--- Record extracts ---
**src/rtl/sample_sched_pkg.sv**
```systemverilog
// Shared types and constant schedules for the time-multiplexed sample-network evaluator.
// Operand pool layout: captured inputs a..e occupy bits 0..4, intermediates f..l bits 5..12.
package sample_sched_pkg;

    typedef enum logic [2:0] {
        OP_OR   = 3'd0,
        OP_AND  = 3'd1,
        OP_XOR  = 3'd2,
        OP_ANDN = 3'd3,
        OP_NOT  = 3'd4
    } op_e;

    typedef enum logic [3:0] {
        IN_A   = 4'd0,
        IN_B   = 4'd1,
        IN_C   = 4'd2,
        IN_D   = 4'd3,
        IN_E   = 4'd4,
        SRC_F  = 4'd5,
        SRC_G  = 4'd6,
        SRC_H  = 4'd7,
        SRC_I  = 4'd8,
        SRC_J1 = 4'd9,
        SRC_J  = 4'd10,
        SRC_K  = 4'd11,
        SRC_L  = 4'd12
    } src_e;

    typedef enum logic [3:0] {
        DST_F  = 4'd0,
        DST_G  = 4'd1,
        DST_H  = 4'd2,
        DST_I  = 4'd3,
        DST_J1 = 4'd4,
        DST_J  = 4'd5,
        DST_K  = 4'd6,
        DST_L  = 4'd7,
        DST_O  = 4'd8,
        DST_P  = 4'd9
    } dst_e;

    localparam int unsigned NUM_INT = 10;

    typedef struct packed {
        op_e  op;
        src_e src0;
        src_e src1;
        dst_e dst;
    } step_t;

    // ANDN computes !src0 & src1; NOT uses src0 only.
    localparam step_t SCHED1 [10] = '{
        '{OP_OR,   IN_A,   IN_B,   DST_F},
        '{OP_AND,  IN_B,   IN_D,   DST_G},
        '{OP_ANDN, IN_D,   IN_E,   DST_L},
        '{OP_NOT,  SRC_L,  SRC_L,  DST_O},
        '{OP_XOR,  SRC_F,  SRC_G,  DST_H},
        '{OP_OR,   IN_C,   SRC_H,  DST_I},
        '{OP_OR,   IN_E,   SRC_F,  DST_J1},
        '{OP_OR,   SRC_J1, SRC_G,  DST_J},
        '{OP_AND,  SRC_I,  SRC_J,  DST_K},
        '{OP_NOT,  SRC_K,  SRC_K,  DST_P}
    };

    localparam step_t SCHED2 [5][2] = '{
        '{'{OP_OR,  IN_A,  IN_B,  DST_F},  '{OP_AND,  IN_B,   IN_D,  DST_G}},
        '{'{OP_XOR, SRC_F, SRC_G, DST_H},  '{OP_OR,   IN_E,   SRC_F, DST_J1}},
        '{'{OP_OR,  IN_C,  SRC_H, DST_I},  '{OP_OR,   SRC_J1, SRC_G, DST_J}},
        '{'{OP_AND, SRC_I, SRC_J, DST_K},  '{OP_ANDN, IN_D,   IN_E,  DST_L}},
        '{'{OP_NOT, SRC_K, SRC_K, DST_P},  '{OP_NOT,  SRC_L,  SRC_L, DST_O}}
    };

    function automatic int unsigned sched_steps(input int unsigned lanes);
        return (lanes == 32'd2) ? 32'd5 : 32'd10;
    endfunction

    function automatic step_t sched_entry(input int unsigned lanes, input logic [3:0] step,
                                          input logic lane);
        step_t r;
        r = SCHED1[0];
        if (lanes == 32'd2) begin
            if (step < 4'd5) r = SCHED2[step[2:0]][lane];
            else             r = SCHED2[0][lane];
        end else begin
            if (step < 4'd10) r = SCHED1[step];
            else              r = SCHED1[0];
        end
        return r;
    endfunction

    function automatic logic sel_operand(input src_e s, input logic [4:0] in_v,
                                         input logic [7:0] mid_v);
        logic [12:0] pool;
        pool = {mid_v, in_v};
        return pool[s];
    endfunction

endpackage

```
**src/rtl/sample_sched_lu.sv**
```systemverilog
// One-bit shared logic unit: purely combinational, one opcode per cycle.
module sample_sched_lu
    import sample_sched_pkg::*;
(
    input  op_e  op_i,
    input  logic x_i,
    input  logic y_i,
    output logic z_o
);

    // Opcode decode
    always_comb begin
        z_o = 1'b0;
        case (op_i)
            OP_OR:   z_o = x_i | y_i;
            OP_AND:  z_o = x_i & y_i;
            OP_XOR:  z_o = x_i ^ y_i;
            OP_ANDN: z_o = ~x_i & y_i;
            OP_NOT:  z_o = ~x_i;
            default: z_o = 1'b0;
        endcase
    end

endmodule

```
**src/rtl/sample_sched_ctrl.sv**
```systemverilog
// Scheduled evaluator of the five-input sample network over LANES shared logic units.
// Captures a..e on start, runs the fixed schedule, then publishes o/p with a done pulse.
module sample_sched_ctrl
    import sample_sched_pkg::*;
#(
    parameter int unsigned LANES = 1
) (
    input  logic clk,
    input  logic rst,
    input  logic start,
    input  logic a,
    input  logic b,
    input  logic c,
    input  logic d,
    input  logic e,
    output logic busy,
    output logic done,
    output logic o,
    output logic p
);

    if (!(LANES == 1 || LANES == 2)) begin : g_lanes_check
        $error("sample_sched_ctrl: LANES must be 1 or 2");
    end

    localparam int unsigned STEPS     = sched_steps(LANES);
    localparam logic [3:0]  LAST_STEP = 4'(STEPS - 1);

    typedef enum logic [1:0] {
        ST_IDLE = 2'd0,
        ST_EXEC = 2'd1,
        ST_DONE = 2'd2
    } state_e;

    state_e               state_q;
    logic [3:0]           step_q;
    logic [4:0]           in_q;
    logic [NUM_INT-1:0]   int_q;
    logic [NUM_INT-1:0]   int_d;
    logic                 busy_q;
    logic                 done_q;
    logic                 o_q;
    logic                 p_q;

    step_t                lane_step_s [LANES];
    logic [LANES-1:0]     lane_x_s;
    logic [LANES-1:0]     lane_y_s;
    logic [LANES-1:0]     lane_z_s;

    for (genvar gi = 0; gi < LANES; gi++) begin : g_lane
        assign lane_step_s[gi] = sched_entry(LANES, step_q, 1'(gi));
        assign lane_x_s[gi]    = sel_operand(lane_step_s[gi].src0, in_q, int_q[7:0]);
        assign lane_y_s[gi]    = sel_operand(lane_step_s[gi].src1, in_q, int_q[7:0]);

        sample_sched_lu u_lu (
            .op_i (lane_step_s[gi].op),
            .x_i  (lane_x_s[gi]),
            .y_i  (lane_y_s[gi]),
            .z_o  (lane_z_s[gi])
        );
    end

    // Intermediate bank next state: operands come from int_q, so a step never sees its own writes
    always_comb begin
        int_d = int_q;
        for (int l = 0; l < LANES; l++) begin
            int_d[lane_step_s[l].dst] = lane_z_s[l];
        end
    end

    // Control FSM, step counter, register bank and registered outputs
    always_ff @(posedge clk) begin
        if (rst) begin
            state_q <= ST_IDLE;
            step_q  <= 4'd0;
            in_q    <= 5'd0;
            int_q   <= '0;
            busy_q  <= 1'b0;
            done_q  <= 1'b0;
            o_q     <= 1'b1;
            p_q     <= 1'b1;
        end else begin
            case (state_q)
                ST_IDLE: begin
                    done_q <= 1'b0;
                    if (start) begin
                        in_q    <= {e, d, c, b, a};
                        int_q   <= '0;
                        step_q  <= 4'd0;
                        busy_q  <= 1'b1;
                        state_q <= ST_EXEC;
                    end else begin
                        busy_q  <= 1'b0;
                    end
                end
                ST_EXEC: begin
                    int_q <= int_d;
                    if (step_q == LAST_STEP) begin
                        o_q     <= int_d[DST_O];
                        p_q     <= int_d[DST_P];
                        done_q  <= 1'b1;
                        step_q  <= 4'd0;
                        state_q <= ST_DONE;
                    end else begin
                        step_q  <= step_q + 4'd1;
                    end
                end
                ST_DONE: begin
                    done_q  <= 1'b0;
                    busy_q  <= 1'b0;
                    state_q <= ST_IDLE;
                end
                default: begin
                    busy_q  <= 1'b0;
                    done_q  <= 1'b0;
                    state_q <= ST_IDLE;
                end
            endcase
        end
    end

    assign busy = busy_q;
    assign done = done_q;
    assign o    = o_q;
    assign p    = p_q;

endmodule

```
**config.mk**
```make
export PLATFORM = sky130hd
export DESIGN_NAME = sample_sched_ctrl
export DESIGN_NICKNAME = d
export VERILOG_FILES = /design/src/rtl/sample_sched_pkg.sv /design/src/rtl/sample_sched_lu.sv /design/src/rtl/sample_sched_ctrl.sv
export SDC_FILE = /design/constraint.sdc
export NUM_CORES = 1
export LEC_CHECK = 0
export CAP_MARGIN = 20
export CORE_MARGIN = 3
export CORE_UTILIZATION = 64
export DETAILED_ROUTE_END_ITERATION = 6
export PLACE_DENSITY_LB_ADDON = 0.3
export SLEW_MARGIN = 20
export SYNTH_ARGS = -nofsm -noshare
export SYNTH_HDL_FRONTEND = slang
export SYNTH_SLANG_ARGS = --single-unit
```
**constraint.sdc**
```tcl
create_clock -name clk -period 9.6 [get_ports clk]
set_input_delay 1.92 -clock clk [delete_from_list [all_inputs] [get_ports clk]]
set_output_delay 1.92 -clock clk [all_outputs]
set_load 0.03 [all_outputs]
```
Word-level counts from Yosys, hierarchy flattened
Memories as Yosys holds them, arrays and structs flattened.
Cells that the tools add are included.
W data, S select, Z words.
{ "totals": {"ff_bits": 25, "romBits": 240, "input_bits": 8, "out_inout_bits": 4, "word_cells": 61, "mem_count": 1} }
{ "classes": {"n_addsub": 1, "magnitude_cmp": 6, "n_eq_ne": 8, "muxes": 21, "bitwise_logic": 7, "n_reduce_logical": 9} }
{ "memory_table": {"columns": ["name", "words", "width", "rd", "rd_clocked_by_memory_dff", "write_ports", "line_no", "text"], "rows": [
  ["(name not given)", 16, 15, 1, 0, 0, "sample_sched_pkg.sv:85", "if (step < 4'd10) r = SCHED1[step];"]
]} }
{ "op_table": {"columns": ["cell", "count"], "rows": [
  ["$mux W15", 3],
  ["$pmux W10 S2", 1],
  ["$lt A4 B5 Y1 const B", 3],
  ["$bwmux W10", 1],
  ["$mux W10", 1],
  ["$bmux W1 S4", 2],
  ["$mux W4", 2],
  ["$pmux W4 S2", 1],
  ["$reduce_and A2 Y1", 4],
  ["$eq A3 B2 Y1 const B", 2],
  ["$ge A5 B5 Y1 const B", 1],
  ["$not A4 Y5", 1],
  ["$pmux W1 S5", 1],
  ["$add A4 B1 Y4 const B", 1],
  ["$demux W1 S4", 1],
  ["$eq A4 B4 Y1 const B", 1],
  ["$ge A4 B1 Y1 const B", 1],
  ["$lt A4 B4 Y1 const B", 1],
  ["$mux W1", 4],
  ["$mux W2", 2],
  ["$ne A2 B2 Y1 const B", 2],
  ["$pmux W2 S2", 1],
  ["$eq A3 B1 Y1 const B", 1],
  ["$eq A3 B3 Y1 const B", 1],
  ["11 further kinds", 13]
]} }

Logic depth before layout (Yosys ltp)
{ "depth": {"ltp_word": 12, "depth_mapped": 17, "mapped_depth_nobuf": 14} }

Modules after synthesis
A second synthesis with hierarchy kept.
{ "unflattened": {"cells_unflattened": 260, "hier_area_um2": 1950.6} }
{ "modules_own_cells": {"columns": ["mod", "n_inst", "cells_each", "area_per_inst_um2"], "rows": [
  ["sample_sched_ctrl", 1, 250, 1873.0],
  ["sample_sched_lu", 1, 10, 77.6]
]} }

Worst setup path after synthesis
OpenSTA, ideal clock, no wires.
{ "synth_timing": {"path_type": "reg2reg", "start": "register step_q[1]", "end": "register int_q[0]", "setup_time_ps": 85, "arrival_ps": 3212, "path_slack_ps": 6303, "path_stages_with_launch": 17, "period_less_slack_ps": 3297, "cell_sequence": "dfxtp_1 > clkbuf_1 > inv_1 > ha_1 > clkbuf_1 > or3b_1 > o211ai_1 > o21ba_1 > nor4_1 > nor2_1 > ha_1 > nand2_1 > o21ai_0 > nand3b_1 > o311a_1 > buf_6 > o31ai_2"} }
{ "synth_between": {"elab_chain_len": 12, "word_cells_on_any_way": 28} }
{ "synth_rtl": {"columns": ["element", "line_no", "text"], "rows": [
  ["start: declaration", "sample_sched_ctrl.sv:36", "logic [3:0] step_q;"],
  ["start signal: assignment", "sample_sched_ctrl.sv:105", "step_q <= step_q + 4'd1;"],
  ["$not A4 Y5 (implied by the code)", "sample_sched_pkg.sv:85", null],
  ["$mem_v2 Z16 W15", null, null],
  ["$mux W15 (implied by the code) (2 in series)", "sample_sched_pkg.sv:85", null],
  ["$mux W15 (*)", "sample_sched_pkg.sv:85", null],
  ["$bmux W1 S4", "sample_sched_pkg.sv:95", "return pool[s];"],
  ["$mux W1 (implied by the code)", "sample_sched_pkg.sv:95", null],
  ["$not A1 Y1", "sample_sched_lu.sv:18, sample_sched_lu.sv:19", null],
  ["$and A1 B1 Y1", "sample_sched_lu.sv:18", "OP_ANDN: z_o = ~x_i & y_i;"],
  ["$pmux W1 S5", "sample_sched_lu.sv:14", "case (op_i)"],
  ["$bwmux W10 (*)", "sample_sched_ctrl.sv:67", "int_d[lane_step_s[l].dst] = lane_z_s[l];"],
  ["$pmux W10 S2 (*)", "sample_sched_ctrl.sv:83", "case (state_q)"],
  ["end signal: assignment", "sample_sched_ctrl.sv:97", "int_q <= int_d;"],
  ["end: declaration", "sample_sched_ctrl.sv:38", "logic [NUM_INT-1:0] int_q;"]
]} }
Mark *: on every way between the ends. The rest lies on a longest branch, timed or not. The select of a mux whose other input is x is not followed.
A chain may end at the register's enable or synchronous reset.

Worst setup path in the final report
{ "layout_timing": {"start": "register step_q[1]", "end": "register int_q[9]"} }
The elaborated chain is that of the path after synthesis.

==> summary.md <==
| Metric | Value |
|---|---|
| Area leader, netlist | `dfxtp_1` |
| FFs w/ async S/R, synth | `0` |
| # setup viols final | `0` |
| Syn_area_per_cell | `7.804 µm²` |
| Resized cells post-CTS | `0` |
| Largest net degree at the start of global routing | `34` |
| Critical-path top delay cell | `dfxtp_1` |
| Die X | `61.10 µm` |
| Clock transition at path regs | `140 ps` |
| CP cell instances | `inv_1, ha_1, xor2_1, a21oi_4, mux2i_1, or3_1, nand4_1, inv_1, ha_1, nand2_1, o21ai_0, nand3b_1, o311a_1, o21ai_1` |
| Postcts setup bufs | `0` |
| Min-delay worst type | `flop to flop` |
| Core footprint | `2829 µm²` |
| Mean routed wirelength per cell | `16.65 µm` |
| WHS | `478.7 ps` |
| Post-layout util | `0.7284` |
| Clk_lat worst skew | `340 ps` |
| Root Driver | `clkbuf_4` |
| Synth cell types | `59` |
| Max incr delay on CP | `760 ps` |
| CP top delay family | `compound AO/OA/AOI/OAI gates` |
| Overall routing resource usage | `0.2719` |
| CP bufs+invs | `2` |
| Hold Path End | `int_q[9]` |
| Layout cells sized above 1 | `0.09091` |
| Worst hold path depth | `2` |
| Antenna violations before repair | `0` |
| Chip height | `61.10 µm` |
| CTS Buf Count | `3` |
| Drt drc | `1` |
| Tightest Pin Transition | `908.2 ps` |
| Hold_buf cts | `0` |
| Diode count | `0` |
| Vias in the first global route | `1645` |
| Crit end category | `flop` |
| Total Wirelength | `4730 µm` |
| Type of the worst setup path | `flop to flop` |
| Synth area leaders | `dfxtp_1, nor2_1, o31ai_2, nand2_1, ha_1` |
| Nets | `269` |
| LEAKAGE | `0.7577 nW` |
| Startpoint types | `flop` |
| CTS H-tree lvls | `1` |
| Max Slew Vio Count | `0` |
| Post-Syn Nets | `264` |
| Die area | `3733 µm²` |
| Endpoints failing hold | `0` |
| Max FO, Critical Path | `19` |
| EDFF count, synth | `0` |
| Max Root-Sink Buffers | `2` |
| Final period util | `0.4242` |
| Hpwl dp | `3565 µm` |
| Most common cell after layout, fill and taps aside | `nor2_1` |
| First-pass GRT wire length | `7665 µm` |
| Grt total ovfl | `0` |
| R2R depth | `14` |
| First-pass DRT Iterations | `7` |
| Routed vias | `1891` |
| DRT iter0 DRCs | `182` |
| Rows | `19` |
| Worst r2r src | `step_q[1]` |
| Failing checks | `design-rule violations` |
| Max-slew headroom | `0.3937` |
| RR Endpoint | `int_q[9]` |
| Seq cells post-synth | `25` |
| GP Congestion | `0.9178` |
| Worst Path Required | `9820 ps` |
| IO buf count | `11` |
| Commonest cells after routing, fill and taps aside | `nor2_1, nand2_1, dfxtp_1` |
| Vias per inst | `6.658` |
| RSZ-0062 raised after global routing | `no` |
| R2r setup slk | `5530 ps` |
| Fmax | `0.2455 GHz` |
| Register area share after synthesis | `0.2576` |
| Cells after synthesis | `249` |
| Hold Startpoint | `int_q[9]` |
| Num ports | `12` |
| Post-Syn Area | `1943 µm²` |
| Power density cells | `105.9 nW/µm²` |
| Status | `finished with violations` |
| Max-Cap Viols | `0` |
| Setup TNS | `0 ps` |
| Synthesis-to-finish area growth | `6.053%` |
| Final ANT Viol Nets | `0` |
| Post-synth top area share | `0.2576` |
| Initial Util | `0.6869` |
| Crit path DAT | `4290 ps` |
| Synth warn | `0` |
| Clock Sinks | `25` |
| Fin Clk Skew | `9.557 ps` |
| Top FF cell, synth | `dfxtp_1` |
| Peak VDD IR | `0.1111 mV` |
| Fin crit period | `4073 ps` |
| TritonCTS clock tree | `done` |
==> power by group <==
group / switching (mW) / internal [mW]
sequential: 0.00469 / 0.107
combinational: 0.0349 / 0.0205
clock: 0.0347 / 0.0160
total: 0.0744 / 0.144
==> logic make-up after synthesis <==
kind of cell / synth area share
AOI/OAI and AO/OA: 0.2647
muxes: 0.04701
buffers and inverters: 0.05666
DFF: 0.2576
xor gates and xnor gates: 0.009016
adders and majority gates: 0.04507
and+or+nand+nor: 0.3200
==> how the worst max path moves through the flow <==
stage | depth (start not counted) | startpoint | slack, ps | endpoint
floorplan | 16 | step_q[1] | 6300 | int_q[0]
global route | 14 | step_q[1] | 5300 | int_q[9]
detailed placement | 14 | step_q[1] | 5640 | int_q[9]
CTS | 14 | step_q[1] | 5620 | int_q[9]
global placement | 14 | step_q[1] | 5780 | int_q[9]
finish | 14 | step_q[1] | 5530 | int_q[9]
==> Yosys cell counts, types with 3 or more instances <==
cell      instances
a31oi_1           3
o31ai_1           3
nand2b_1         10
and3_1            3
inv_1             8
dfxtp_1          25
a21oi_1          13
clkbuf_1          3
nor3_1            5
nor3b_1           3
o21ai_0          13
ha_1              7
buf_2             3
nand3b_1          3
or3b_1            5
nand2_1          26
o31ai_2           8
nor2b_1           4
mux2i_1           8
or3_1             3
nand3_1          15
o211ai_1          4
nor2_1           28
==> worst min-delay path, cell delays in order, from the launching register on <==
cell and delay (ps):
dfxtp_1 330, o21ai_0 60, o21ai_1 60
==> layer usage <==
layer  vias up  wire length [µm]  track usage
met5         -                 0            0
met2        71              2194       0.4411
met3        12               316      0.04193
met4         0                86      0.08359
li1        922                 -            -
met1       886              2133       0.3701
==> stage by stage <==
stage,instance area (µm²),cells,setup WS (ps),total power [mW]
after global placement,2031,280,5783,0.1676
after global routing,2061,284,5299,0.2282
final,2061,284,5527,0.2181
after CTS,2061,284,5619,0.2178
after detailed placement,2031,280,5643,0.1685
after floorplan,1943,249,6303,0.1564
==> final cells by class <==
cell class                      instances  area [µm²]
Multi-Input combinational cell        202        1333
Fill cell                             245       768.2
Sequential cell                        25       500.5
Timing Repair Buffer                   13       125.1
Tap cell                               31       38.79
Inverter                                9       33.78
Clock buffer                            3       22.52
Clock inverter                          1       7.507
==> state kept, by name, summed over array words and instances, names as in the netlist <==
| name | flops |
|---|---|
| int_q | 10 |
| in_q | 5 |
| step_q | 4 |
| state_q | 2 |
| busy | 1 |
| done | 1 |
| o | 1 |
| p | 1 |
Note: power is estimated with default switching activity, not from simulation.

---

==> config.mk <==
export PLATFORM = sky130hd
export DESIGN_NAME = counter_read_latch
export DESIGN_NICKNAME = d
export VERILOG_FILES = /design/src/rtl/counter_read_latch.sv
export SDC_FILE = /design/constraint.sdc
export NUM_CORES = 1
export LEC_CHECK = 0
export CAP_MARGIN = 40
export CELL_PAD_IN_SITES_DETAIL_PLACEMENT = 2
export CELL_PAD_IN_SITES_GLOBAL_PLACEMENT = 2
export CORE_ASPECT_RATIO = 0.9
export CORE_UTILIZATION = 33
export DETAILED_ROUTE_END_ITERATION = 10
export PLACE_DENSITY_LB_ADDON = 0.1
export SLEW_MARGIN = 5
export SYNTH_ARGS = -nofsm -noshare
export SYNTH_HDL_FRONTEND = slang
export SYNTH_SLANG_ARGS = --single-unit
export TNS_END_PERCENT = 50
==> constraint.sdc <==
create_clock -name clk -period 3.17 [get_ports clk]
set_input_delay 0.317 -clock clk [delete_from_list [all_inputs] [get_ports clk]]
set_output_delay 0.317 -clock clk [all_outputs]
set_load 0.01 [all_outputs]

--- Exercise aim ---
Above are the records; print exactly the lines from the line with "export CELL_PAD_IN_SITES_GLOBAL_PLACEMENT = 2" to the line with "set_load 0.01 [all_outputs]", including both, and nothing else.

--- Result ---
export CELL_PAD_IN_SITES_GLOBAL_PLACEMENT = 2
export CORE_ASPECT_RATIO = 0.9
export CORE_UTILIZATION = 33
export DETAILED_ROUTE_END_ITERATION = 10
export PLACE_DENSITY_LB_ADDON = 0.1
export SLEW_MARGIN = 5
export SYNTH_ARGS = -nofsm -noshare
export SYNTH_HDL_FRONTEND = slang
export SYNTH_SLANG_ARGS = --single-unit
export TNS_END_PERCENT = 50
==> constraint.sdc <==
create_clock -name clk -period 3.17 [get_ports clk]
set_input_delay 0.317 -clock clk [delete_from_list [all_inputs] [get_ports clk]]
set_output_delay 0.317 -clock clk [all_outputs]
set_load 0.01 [all_outputs]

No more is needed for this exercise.